Universities are not part of their strategy yet, though Kate Graham, the communications director, says, “We have a number of Higher and Further Education representatives already involved in beta testing.”
Martin Belton adds, “A dedicated crowd sourced learning hub, like mylearningworx, takes the wisdom of the crowd, organises it, fills in the gaps, validates it and then shares it with the world.”
He continues, “Authors in the US are already earning thousands of dollars in income for their courses. Harnessing and sharing knowledge in the form of courses represents an accessible and flexible new industry at a time of continuing redundancies and so called ‘underemployment’. This is a unique opportunity for UK plc to profit from our existing knowledge by developing the skills of others.”

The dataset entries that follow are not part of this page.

[src/rtl/gpio_edge_pkg.sv]
package gpio_edge_pkg;
  // Word addresses of the bank registers
  localparam int unsigned WA_LEVEL = 0;
  localparam int unsigned WA_DIR   = 3;
  localparam int unsigned WA_SET   = 6;
  localparam int unsigned WA_CLR   = 9;
  localparam int unsigned WA_RISE  = 12;
  localparam int unsigned WA_FALL  = 15;
  localparam int unsigned WA_STAT  = 18;
  localparam int unsigned WA_FSEL  = 21;
  localparam int unsigned WA_MASK  = 39;
endpackage

[src/rtl/gpio_edge_sync.sv]
module gpio_edge_sync #(
  parameter int PIN_W  = 32,
  parameter int STAGES = 2
) (
  input  logic             clk,
  input  logic             rst,
  input  logic [PIN_W-1:0] din,
  output logic [PIN_W-1:0] dout
);
  logic [PIN_W-1:0] stage [STAGES];

  always_ff @(posedge clk) begin
    if (rst) stage[0] <= '0;
    else     stage[0] <= din;
  end

  for (genvar i = 1; i < STAGES; i++) begin : g_stage
    always_ff @(posedge clk) begin
      if (rst) stage[i] <= '0;
      else     stage[i] <= stage[i-1];
    end
  end

  assign dout = stage[STAGES-1];
endmodule

[src/rtl/gpio_edge_capture.sv]
module gpio_edge_capture #(
  parameter int PIN_W = 32
) (
  input  logic             clk,
  input  logic             rst,
  input  logic [PIN_W-1:0] level,
  input  logic [PIN_W-1:0] en_rise,
  input  logic [PIN_W-1:0] en_fall,
  input  logic [PIN_W-1:0] cap_mask,
  input  logic [PIN_W-1:0] clr_bits,
  output logic [PIN_W-1:0] status,
  output logic             irq
);
  logic [PIN_W-1:0] level_q;
  logic [PIN_W-1:0] went_up, went_down, captured, status_d;

  always_comb begin
    went_up   = level & ~level_q;
    went_down = ~level & level_q;
    captured  = ((went_up & en_rise) | (went_down & en_fall)) & ~cap_mask;
    // a fresh capture overrides a same-cycle clear
    status_d  = (status & ~clr_bits) | captured;
  end

  always_ff @(posedge clk) begin
    if (rst) begin
      level_q <= '0;
      status  <= '0;
      irq     <= 1'b0;
    end else begin
      level_q <= level;
      status  <= status_d;
      irq     <= |status_d;
    end
  end
endmodule

[src/rtl/gpio_edge_regs.sv]
module gpio_edge_regs
  import gpio_edge_pkg::*;
#(
  parameter int PIN_W  = 32,
  parameter int ADDR_W = 6
) (
  input  logic              clk,
  input  logic              rst,
  input  logic              wr_en,
  input  logic [ADDR_W-1:0] addr,
  input  logic [PIN_W-1:0]  wdata,
  input  logic [PIN_W-1:0]  level,
  input  logic [PIN_W-1:0]  status,
  output logic [PIN_W-1:0]  dir_q,
  output logic [PIN_W-1:0]  out_q,
  output logic [PIN_W-1:0]  rise_q,
  output logic [PIN_W-1:0]  fall_q,
  output logic [PIN_W-1:0]  mask_q,
  output logic [PIN_W-1:0]  clr_bits,
  output logic [PIN_W-1:0]  rdata
);
  localparam logic [ADDR_W-1:0] A_LEVEL = ADDR_W'(WA_LEVEL);
  localparam logic [ADDR_W-1:0] A_DIR   = ADDR_W'(WA_DIR);
  localparam logic [ADDR_W-1:0] A_SET   = ADDR_W'(WA_SET);
  localparam logic [ADDR_W-1:0] A_CLR   = ADDR_W'(WA_CLR);
  localparam logic [ADDR_W-1:0] A_RISE  = ADDR_W'(WA_RISE);
  localparam logic [ADDR_W-1:0] A_FALL  = ADDR_W'(WA_FALL);
  localparam logic [ADDR_W-1:0] A_STAT  = ADDR_W'(WA_STAT);
  localparam logic [ADDR_W-1:0] A_FSEL  = ADDR_W'(WA_FSEL);
  localparam logic [ADDR_W-1:0] A_MASK  = ADDR_W'(WA_MASK);

  logic [PIN_W-1:0] fsel_q;
  logic [PIN_W-1:0] rd_mux;

  assign clr_bits = (wr_en && addr == A_STAT) ? wdata : '0;

  always_ff @(posedge clk) begin
    if (rst) begin
      dir_q  <= '0;
      out_q  <= '0;
      rise_q <= '0;
      fall_q <= '0;
      mask_q <= '1;
      fsel_q <= '0;
    end else if (wr_en) begin
      case (addr)
        A_DIR:   dir_q  <= wdata;
        A_SET:   out_q  <= out_q | wdata;
        A_CLR:   out_q  <= out_q & ~wdata;
        A_RISE:  rise_q <= wdata;
        A_FALL:  fall_q <= wdata;
        A_FSEL:  fsel_q <= wdata;
        A_MASK:  mask_q <= wdata;
        default: ;
      endcase
    end
  end

  always_comb begin
    case (addr)
      A_LEVEL: rd_mux = level;
      A_DIR:   rd_mux = dir_q;
      A_SET:   rd_mux = out_q;
      A_CLR:   rd_mux = out_q;
      A_RISE:  rd_mux = rise_q;
      A_FALL:  rd_mux = fall_q;
      A_STAT:  rd_mux = status;
      A_FSEL:  rd_mux = fsel_q;
      A_MASK:  rd_mux = mask_q;
      default: rd_mux = '0;
    endcase
  end

  always_ff @(posedge clk) begin
    if (rst) rdata <= '0;
    else     rdata <= rd_mux;
  end
endmodule

[src/rtl/gpio_edge_bank.sv]
module gpio_edge_bank #(
  parameter int PIN_W       = 32,
  parameter int ADDR_W      = 6,
  parameter int SYNC_STAGES = 2
) (
  input  logic              clk,
  input  logic              rst,
  input  logic              wr_en,
  input  logic [ADDR_W-1:0] addr,
  input  logic [PIN_W-1:0]  wdata,
  output logic [PIN_W-1:0]  rdata,
  input  logic [PIN_W-1:0]  pin_in,
  output logic [PIN_W-1:0]  pin_out,
  output logic [PIN_W-1:0]  pin_oe,
  output logic              irq
);
  logic [PIN_W-1:0] level, status, rise_q, fall_q, mask_q, clr_bits;

  gpio_edge_sync #(.PIN_W(PIN_W), .STAGES(SYNC_STAGES)) u_sync (
    .clk (clk), .rst (rst), .din (pin_in), .dout (level)
  );

  gpio_edge_capture #(.PIN_W(PIN_W)) u_cap (
    .clk      (clk),
    .rst      (rst),
    .level    (level),
    .en_rise  (rise_q),
    .en_fall  (fall_q),
    .cap_mask (mask_q),
    .clr_bits (clr_bits),
    .status   (status),
    .irq      (irq)
  );

  gpio_edge_regs #(.PIN_W(PIN_W), .ADDR_W(ADDR_W)) u_regs (
    .clk      (clk),
    .rst      (rst),
    .wr_en    (wr_en),
    .addr     (addr),
    .wdata    (wdata),
    .level    (level),
    .status   (status),
    .dir_q    (pin_oe),
    .out_q    (pin_out),
    .rise_q   (rise_q),
    .fall_q   (fall_q),
    .mask_q   (mask_q),
    .clr_bits (clr_bits),
    .rdata    (rdata)
  );
endmodule

[config.mk]
export PLATFORM = sky130hd
export DESIGN_NAME = gpio_edge_bank
export DESIGN_NICKNAME = d
export VERILOG_FILES = /design/src/rtl/gpio_edge_pkg.sv /design/src/rtl/gpio_edge_sync.sv /design/src/rtl/gpio_edge_capture.sv /design/src/rtl/gpio_edge_regs.sv /design/src/rtl/gpio_edge_bank.sv
export SDC_FILE = /design/constraint.sdc
export NUM_CORES = 1
export LEC_CHECK = 0
export CORE_MARGIN = 3
export CORE_UTILIZATION = 24
export CTS_CLUSTER_DIAMETER = 40
export DETAILED_ROUTE_END_ITERATION = 7
export PLACE_DENSITY = 0.44
export SKIP_LAST_GASP = 1
export SLEW_MARGIN = 20
export SYNTH_ARGS = -nofsm -noshare
export SYNTH_HDL_FRONTEND = slang
export SYNTH_SLANG_ARGS = --single-unit
[constraint.sdc]
create_clock -name clk -period 2.4 [get_ports clk]
set_input_delay 0.48 -clock clk [delete_from_list [all_inputs] [get_ports clk]]
set_output_delay 0.48 -clock clk [all_outputs]
set_load 0.005 [all_outputs]
# Yosys cells after proc, flatten, opt, wreduce, memory -nomap -nowiden
# Memory sizes are Yosys's and may differ from the RTL's.
# Index checks and enable logic that the tools add are counted.
# word_totals
memories	1
word_cells	55
ram_bits	64
reg_bits	289
# memory_table
name	depth	width	rd	rd_ports_with_merged_regs	wr	line_no	source
u_sync.stage	2	32	2	0	2	gpio_edge_sync.sv:10	logic [PIN_W-1:0] stage [STAGES];
# op_classes
reduce_logical	11
bitwise_logic	17
mux	8
n_eq_ne	8
# ops
op	count
$pmux 32 s8	1
$and 32x32->32	7
$not 32->32	5
$mux 32	3
$or 32x32->32	3
$pmux 32 s2	1
$reduce_or 32->1	1
$eq 6x4->1 const B	3
$eq 6x5->1 const B	2
$reduce_and 2->1	6
$eq 6x2->1 const B	1
$eq 6x3->1 const B	1
$eq 6x6->1 const B	1
$logic_not 6->1	1
$mux 1	3
$or 1x1->1	2
$reduce_bool 2->1	1
$reduce_or 2->1	1
$logic_and 1x1->1	1

# Longest topological paths before layout
# Gate-level depths: netlist (run 1).
# logic_depth
word_depth	7
mapped_depth	9
ltp_nobuf	6

# Hierarchy
# Synthesis (run 1) repeated with hierarchy kept, for this count alone.
# hier_totals
cells_unflattened	1584
hier_area_um2	14097.3
# by_module_without_submodules
module	cells_each	area_each_um2	n_inst	seq_area_each_um2
gpio_edge_regs	1171	9372.7	1	4484.3
gpio_edge_capture	278	2806.4	1	1301.2
gpio_edge_sync	135	1918.1	1	1281.2

# Worst setup path before layout (run 1)
# No wires, ideal clock.
# synth_timing
kind	input to register
startpoint	input addr[4]
endpoint	register u_cap.irq
n_path_buf	2
setup_ns	0.132
t_arrival_ns	1.855
setup_slack_ns	0.412
path_stages	8
path_cell_list	buf_4 nor4b_4 buf_6 nand4_1 a21oi_1 nand4_1 nor4_1 a21oi_1
# synth_between
elab_chain_len	7
# synth_rtl
element	line_no	source
from (decl)	gpio_edge_bank.sv:9	input logic [ADDR_W-1:0] addr,
$eq 6x5->1	gpio_edge_regs.sv:35	assign clr_bits = (wr_en && addr == A_STAT) ? wdata : '0;
$logic_and 1x1->1	gpio_edge_regs.sv:35	
$mux 32	gpio_edge_regs.sv:35	
$not 32->32	gpio_edge_capture.sv:22	status_d = (status & ~clr_bits) | captured;
$and 32x32->32	gpio_edge_capture.sv:22	
$or 32x32->32	gpio_edge_capture.sv:22	
$reduce_or 32->1	gpio_edge_capture.sv:33	irq <= |status_d;
to (signal assigned)	gpio_edge_capture.sv:33	
to (decl)	gpio_edge_capture.sv:12	output logic irq
# Every way passes these cells.
# A chain may end at the register's enable or synchronous reset.

# Worst setup path in the final report (run 1)
# layout_timing
startpoint	input addr[3]
endpoint	register u_cap.irq
# The elaborated chain is that of the path after synthesis.

==> impl_metrics.csv, run 1 <==
group,metric,value,unit
status,status,"finished, final reports clean",
power,ir_worst_vdd,466,uV
worst_setup_path,worstSetupStartpointType,"input port",
worst_setup_path,critPathBufInv,4,
cells_and_area,drive_above_1_share,16.2,%
worst_setup_path,cp_top_family,"buffers and inverters",
cells_and_area,layout.nets,1786,
yosys,avgSynthCellArea,9.12,um2
floorplan,fp-row-count,86,
yosys,synth_top_cell_by_area,"dfxtp_1",
sta,finalHoldViolCount,0,
route,num_vias,12325,
sta,worstMarginPinSlew,0.561,ns
cells_and_area,fin_util,35.4,%
cts,cts.clk_slew.worst_paths,0.05,ns
power,leakagePower,0.00703,uW
yosys,ys_top_cells_by_area,"dfxtp_1, a21oi_1, nand2_1",
sta,rsz0062_at_grt,"false",
placement,pre_cts_slack,-0.606,ns
cts,hold_buffers,0,
floorplan,die_w,244,um
worst_setup_path,worst-r2r-setup-slack,0.62,ns
sta,hold-worst-slack,0.253,ns
cts,cts_buffers,70,
sta,setup_violations,0,
cts,clock_latency,0.59,ns
cells_and_area,num-fill-cells,5622,
global_route,first_global_vias,11951,
cts,cts_tree,"built",
sta,slew_viol_final,0,
yosys,synth_cell_type_count,40,
route,via_per_inst,4.90,
route,ant_nets,0,
placement,io_buffers,169,
floorplan,start_util,24.4,%
cts,cts_root_buffer,"clkbuf_16",
placement,gp_congestion,0.799,
worst_setup_path,critPathRequiredTime,2.86,ns
sta,max_freq,433,MHz
sta,worst_clock_skew,0.0228,ns
worst_setup_path,critPathKind,"in -> reg",
worst_hold_path,hp-class,"in -> reg",
global_route,grt-ovfl-total,0,
yosys,synth_edf_count,0,
route,first_pass_iters,7,
floorplan,core,55500,um2
yosys,syn-cell-area,13600,um2
job,max-cap-violations,0,
yosys,syn_inst,1487,
worst_setup_path,worstPathCellList,"clkdlybuf4s50_1, nor4b_4, buf_4, buf_12, nand4_1, a21oi_1, nand4_1, nor4_2, buf_4, a21oi_1",
route,drc,0,
global_route,grt_max_degree,120,
yosys,synth_top_area_share,52.1,%
global_route,antenna_found_initial,3,
route,routed_wl,52200,um
sta,worst_slack,0.0888,ns
yosys,yosys_register_bits,353,
floorplan,dieArea,59400,um2
placement,placed_cells,2387,
worst_setup_path,slowest_delay,0.47,ns
worst_setup_path,cp.arrival,2.77,ns
cts,cts_sinks,353,
cells_and_area,synthToLayoutAreaGrowth,45.0,%
cells_and_area,layout_commonest_cell,"dfxtp_1",
yosys,syn_nets,1560,
floorplan,ios,170,
yosys,synth_ff_type,"dfxtp_1",
sta,finalCritPeriodShare,96.3,%
floorplan,die_h,244,um
yosys,yosysWarnings,0,
worst_setup_path,crit_path_top_delay_cell,"clkdlybuf4s50_1",
sta,relSlewSlack,62.6,%
yosys,ys_async_sr_fraction,0,%
sta,period_minus_slack,2.31,ns
yosys,synth-seq-area-share,52.1,%
route,post_drt_wl_per_cell,20.7,um
power,powerDensity,854,nW/um2
global_route,grt_pass1_wl,77100,um
worst_setup_path,crit_path_end_kind,"register",
placement,dp_hpwl,34400,um
cts,h-tree-depth,3,
cells_and_area,most-common-layout-cells,"dfxtp_1, nand2_1, a21oi_1",
route,drt_iter0_drc,967,
cells_and_area,layoutNonFillerInstCount,2517,
global_route,grt_usage,17.0,%
cts,clockBufferDepth,3,
worst_setup_path,crit_fanout,15,
[metal layers]
metal / track usage, % / vias to the layer above / wire length, um
li1: - / 5794 / -
met1: 23.1 / 6046 / 24300
met2: 26.7 / 409 / 23700
met3: 3.62 / 76 / 3150
met4: 5.47 / 0 / 1070
met5: 0 / - / 0
[path summary, 6_finish.rpt]
check | startpoint | end | cells past startpoint
max | addr[3] | u_cap.irq | 10
min | rst | u_cap.status[18] | 2
min reg2reg | u_sync.stage[0][27] | u_sync.stage[1][27] | 1
max reg2reg | u_sync.stage[1][15] | u_cap.irq | 7
[where the power goes]
group          total (uW)  switching (uW)  internal [uW]
clock network       10100            3410           6690
logic                 672             365            307
registers            6010            51.7           5960
[flip-flops by register name, summed over array words and instances (netlist names), named ones only]
name / flops
u_regs.rdata: 32
u_cap.level_q: 32
u_cap.irq: 1
u_regs.fsel_q: 32
u_regs.mask_q: 32
u_regs.dir_q: 32
u_regs.rise_q: 32
u_regs.fall_q: 32
u_sync.stage: 64
u_cap.status: 32
[stage by stage]
step | instance area, um2 | total power [uW] | setup TNS, ns
2_1_floorplan | 13600 | 6400 | 0
3_3_place_gp | 17100 | 6790 | -41.23
3_5_place_dp | 17100 | 6790 | -48.35
4_1_cts | 19600 | 17000 | 0
5_1_grt | 19700 | 17300 | 0
6_report | 19700 | 16800 | 0
[cells by family (layout without fill, tap and decap cells)]
kind of cell	after synthesis	in the layout	share of synthesized area (%)
multiplexers	32	32	2.36
AO/OA/AOI/OAI	392	392	19.3
other	0	1	0
buffers and inverters	154	435	4.89
AND/OR/NAND/NOR	554	554	21.2
XOR/XNOR	2	2	0.129
flip-flops	353	353	52.1
[synthesized netlist by cell type, types with 3 or more instances]
cell type and instances:
a211oi_1 32, nand2_1 229, a31oi_1 32, and2_0 4
a211o_1 33, nor2b_1 97, a222oi_1 32, and3_1 34
a21oi_1 194, dfxtp_1 353, a22o_1 32, o21ai_0 3
nor2_1 67, nand4_1 40, mux2i_1 32, buf_4 9
a221oi_1 32, clkbuf_1 112, buf_2 29, nand3b_1 65
[final cells by class]
| type | count | area, um2 | area share, % |
|---|---|---|---|
| diodes | 1 | 2.50 | 0.0127 |
| clock buffers | 86 | 1900 | 9.69 |
| clock inverters | 41 | 572 | 2.91 |
| multi-input cells | 980 | 5920 | 30.1 |
| flip-flops and latches | 353 | 7070 | 35.9 |
| well taps | 748 | 936 | 4.76 |
| repair buffers | 308 | 3270 | 16.6 |
[what timing repair did]
action                                  4_1_cts  5_1_grt
resized for setup                             1        3
endpoints found under the setup margin        1        1
pin swaps                                     0        1
buffers inserted                              0        1
gates cloned                                  0        1
Note: power is estimated with default switching activity, not from simulation.
==> inputs of run 2 (changes only) <==
clock period = 2.8 ns   (was 2.4 ns; I/O delays follow)
==> impl_metrics.csv, run 2 (synthesized netlist as in run 1, its figures left out) <==
group,metric,value,unit
cells_and_area,layoutNonFillerInstCount,2498,
cts,cts_buffers,68,
worst_setup_path,cp.arrival,3.12,ns
sta,relSlewSlack,63.9,%
cts,cts_sinks,353,
power,leakagePower,0.00694,uW
global_route,grt.met3_usage,3.64,%
global_route,grt_pass1_wl,78500,um
worst_setup_path,critPathRequiredTime,3.25,ns
worst_setup_path,cp_top_family,"simple AND/OR/NAND/NOR gates",
placement,dp_hpwl,33900,um
global_route,grt.busiest_layer,"met2",
floorplan,core,55500,um2
sta,worstMarginPinSlew,0.541,ns
cts,hold_buffers,0,
cells_and_area,synthToLayoutAreaGrowth,43.5,%
cells_and_area,antenna_cells,0,
sta,period_minus_slack,2.67,ns
placement,pre_cts_slack,-0.675,ns
cells_and_area,regMostFlops,"u_sync.stage",
worst_setup_path,worstPathCellList,"clkdlybuf4s50_1, nor4b_4, clkbuf_16, nand4_1, a21oi_2, nand4_1, nor4_4, buf_4, a21oi_1",
worst_setup_path,critPathKind,"in -> reg",
cts,cts_root_buffer,"clkbuf_16",
cells_and_area,fin_util,35.0,%
global_route,antenna_found_initial,0,
worst_setup_path,crit_path_top_delay_cell,"clkdlybuf4s50_1",
sta,worst_slack,0.129,ns
route,first_pass_iters,6,
power,ir_worst_vdd,375,uV
global_route,grt-ovfl-total,0,
cts,clockBufferDepth,3,
cts,cts_tree,"built",
worst_hold_path,hp-class,"in -> reg",
global_route,first_global_vias,12177,
sta,fin_tns_setup,0,ns
worst_setup_path,slowest_delay,0.53,ns
cells_and_area,layout.nets,1769,
status,status,"finished, final reports clean",
floorplan,die_h,244,um
worst_setup_path,cpMostUsedCell,"nand4_1",
sta,rsz0062_at_grt,"false",
route,drc,0,
power,powerDensity,743,nW/um2
route,drt_iter0_drc,1101,
worst_setup_path,crit_path_end_kind,"register",
sta,slew_viol_final,0,
route,routed_wl,52700,um
floorplan,start_util,24.4,%
floorplan,die_w,244,um
cts,clock_latency,0.58,ns
sta,setup_violations,0,
placement,place_area,16900,um2
placement,io_buffers,169,
global_route,use_met2,27.3,%
route,ant_nets,0,
floorplan,dieArea,59400,um2
sta,worst_clock_skew,0.0221,ns
placement,gp_congestion,0.808,
sta,finalHoldViolCount,0,
route,via_per_inst,4.93,
cells_and_area,drive_above_1_share,15.5,%
cells_and_area,most-common-layout-cells,"dfxtp_1, nand2_1, a21oi_1",
global_route,grt_usage,17.3,%
job,max-cap-violations,0,
cts,h-tree-depth,3,
cells_and_area,postLayoutCellArea,19500,um2
worst_setup_path,worstSetupStartpointType,"input port",
route,num_vias,12305,
cts,cts.clk_slew.worst_paths,0.06,ns
sta,max_freq,374,MHz
floorplan,ios,170,
sta,finalCritPeriodShare,95.4,%
worst_setup_path,critPathBufInv,3,
global_route,grt_max_degree,66,
placement,placed_cells,2372,
route,post_drt_wl_per_cell,21.1,um
global_route,grtUsageMet1,23.3,%
cells_and_area,num-fill-cells,5697,
cells_and_area,largest_reg_flops,64,
floorplan,fp-row-count,86,
cells_and_area,layout_commonest_cell,"dfxtp_1",
worst_setup_path,crit_fanout,17,
run 2: changes by cell type in the layout (fill, tap and decap cells not counted), sizes merged:
cell	change
bufinv	+2
buf	-15
inv	+1
diode	-1
clkbuf	-1
clkinvlp	-4
clkinv	-1
run 2: path summary, 6_finish.rpt:
kind                       start                   to  slack, ns  cells past startpoint
max reg2reg  u_sync.stage[1][15]            u_cap.irq       0.86                      7
min reg2reg  u_sync.stage[0][20]  u_sync.stage[1][20]       0.42                      1
min                          rst     u_cap.status[18]       0.34                      2
max                      addr[3]            u_cap.irq       0.13                      9
run 2: cell type report:
cell class / instances / area, um2 / area share, %
flip-flops and latches: 353 / 7070 / 36.3
multi-input cells: 980 / 5920 / 30.4
well taps: 748 / 936 / 4.81
clock inverters: 39 / 549 / 2.82
repair buffers: 293 / 3070 / 15.8
clock buffers: 85 / 1910 / 9.82
run 2: metrics by stage:
stage / power [uW] / hold slack (ns)
finish: 14400 / 0.339
global route: 14900 / 0.335
CTS: 14600 / 0.311
detailed placement: 5820 / 0.420
global placement: 5820 / 0.417
floorplan: 5490 / 0.414
run 2: repair_timing:
item | CTS | global route
resized for setup | 1 | 4
pin swaps | 0 | 3
setup buffers | 0 | 1
cloned | 0 | 1
setup endpoints to repair | 1 | 1
run 2: where the power goes:
part | internal (uW) | switching, uW
Sequential | 5110 | 46.2
Clock | 5880 | 2840
Combinational | 257 | 314
Total | 11200 | 3200
run 2: per-layer routing:
layer	part of all wire (%)	vias to the layer above	routed length, um
li1	-	5762	-
met1	46	6039	24300
met2	45	421	23900
met3	6.0	83	3170
met4	2.7	0	1400
met5	0	-	0
run 2: worst register-to-register path, stage by stage, from the launching register on:
cell and delay (ns):
dfxtp_1 0.45, nand3b_1 0.15, a21oi_1 0.09, a21oi_2 0.19
nand4_1 0.28, nor4_4 0.42, buf_4 0.17, a21oi_1 0.07
==> inputs of run 3 (changes only) <==
CAP_MARGIN = 20   (was unset)
==> results of run 3 <==
The final DEF is identical to that of run 2; final timing and power are the same.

In the USA, the big brand name companies offering online courses are Coursera and Khan Academy. Khan Academy is a not-for profit organization which claims to have delivered over 200 million courses, and Coursera just recently added the University of London international section to its range of free courses. According to data from Coursera, of its first million users reported in August, 62 percent were from outside the USA, with the largest section being from Brazil, followed in this order by India, China, Canada and the UK.
MOOCs are definitely going to change the shape of education, and the UK education system will no doubt be looking at how it will manage the new landscape. No doubt the high profile launch of mylearningworx at Google campus is going to make more of the established education system sit up and take note of this evolution – or revolution as MIT might like to put it – in education.